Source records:
┄┄┄┄┄┄
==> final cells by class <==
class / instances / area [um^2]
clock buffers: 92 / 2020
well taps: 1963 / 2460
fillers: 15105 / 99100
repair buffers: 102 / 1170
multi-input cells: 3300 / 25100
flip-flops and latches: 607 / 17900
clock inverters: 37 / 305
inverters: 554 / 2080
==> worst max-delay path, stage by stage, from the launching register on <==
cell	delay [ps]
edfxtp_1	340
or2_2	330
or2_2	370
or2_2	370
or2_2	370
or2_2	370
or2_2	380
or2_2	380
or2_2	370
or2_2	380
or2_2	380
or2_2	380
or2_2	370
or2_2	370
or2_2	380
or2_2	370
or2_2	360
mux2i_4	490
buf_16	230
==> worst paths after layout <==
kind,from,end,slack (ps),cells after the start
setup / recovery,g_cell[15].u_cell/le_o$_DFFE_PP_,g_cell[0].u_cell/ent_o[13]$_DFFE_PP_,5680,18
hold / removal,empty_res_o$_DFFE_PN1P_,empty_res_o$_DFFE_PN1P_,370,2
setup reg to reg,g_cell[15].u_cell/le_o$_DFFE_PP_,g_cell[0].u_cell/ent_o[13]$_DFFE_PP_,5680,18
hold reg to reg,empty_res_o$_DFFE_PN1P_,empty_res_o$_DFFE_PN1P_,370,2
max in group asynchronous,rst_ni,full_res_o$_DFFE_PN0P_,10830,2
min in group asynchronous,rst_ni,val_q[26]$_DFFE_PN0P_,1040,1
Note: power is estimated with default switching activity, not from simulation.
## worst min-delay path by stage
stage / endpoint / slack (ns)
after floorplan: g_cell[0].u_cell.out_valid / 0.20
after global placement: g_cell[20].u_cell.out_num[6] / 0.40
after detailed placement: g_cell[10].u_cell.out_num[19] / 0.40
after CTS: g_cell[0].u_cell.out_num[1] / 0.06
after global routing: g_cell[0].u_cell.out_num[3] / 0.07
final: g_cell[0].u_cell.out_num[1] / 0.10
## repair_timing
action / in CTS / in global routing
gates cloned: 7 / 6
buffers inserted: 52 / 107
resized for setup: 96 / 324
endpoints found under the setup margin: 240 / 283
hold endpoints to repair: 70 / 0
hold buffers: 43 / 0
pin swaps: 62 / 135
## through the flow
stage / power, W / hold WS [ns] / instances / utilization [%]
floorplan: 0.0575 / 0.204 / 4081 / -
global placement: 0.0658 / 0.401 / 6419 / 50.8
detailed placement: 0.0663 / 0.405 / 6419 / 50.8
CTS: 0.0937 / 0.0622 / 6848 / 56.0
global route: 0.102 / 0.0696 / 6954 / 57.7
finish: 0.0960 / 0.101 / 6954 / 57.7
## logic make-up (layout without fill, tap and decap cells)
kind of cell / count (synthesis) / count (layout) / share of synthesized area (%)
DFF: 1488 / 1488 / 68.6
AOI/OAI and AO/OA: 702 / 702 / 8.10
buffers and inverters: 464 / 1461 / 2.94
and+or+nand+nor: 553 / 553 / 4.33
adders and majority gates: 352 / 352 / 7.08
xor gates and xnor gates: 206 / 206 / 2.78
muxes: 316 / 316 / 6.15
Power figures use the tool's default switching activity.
## config.mk

```make
export PLATFORM = sky130hd
export DESIGN_NAME = thermistor_piecewise_poly_linearizer_flat
export DESIGN_NICKNAME = d
export VERILOG_FILES = /design/src/hw/rtl/tppl_pkg.sv /design/src/hw/rtl/tppl_if.sv /design/src/hw/rtl/tppl_seq.sv /design/src/hw/rtl/tppl_datapath.sv /design/src/hw/rtl/thermistor_piecewise_poly_linearizer.sv /design/src/flat_wrapper.sv
export SDC_FILE = /design/constraint.sdc
export NUM_CORES = 2
export LEC_CHECK = 0
export ABC_CLOCK_PERIOD_IN_PS = 19700
export CORE_MARGIN = 1
export CORE_UTILIZATION = 35
export DETAILED_ROUTE_END_ITERATION = 16
export DONT_BUFFER_PORTS = 1
export GPL_TIMING_DRIVEN = 0
export PLACE_DENSITY = 0.55
export RECOVER_POWER = 50
export SLEW_MARGIN = 20
export SYNTH_ARGS = -nofsm -noshare
export SYNTH_HDL_FRONTEND = slang
export SYNTH_SLANG_ARGS = --single-unit
export TNS_END_PERCENT = 50
```

## constraint.sdc

```tcl
create_clock -name clk -period 19.7 [get_ports clk]
set_input_delay 5.91 -clock clk [delete_from_list [all_inputs] [get_ports clk]]
set_output_delay 5.91 -clock clk [all_outputs]
set_load 0.02 [all_outputs]
```
`config.mk`:
```
export PLATFORM = sky130hd
export DESIGN_NAME = bounded_deque_with_positional_insert
export DESIGN_NICKNAME = d
export VERILOG_FILES = /design/src/rtl/core/bdq_pkg.sv /design/src/rtl/core/bdq_ctrl.sv /design/src/rtl/core/bdq_datapath.sv /design/src/rtl/core/bounded_deque_with_positional_insert.sv
export SDC_FILE = /design/constraint.sdc
export NUM_CORES = 1
export LEC_CHECK = 0
export ABC_AREA = 1
export BUFFER_PORTS_ARGS = -buffer_cell sky130_fd_sc_hd__buf_2
export CORE_ASPECT_RATIO = 0.75
export CORE_MARGIN = 2
export CORE_UTILIZATION = 37
export DETAILED_ROUTE_END_ITERATION = 8
export SYNTH_ARGS = -nofsm -noshare
export SYNTH_HDL_FRONTEND = slang
export SYNTH_SLANG_ARGS = --single-unit
```
`constraint.sdc`:
```
create_clock -name clock -period 5.86 [get_ports clock]
set_input_delay 0.879 -clock clock [delete_from_list [all_inputs] [get_ports clock]]
set_output_delay 0.879 -clock clock [all_outputs]
set_load 0.02 [all_outputs]
```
┄┄┄┄┄┄
• _Exercise objective_
Look above for the line with "after global placement: g_cell[20].u_cell.out_num[6]" and the line with "resized for setup: 96 / 324"; transcribe both and all lines in between, exactly, and nothing else.

• _Task answer_
after global placement: g_cell[20].u_cell.out_num[6] / 0.40
after detailed placement: g_cell[10].u_cell.out_num[19] / 0.40
after CTS: g_cell[0].u_cell.out_num[1] / 0.06
after global routing: g_cell[0].u_cell.out_num[3] / 0.07
final: g_cell[0].u_cell.out_num[1] / 0.10
## repair_timing
action / in CTS / in global routing
gates cloned: 7 / 6
buffers inserted: 52 / 107
resized for setup: 96 / 324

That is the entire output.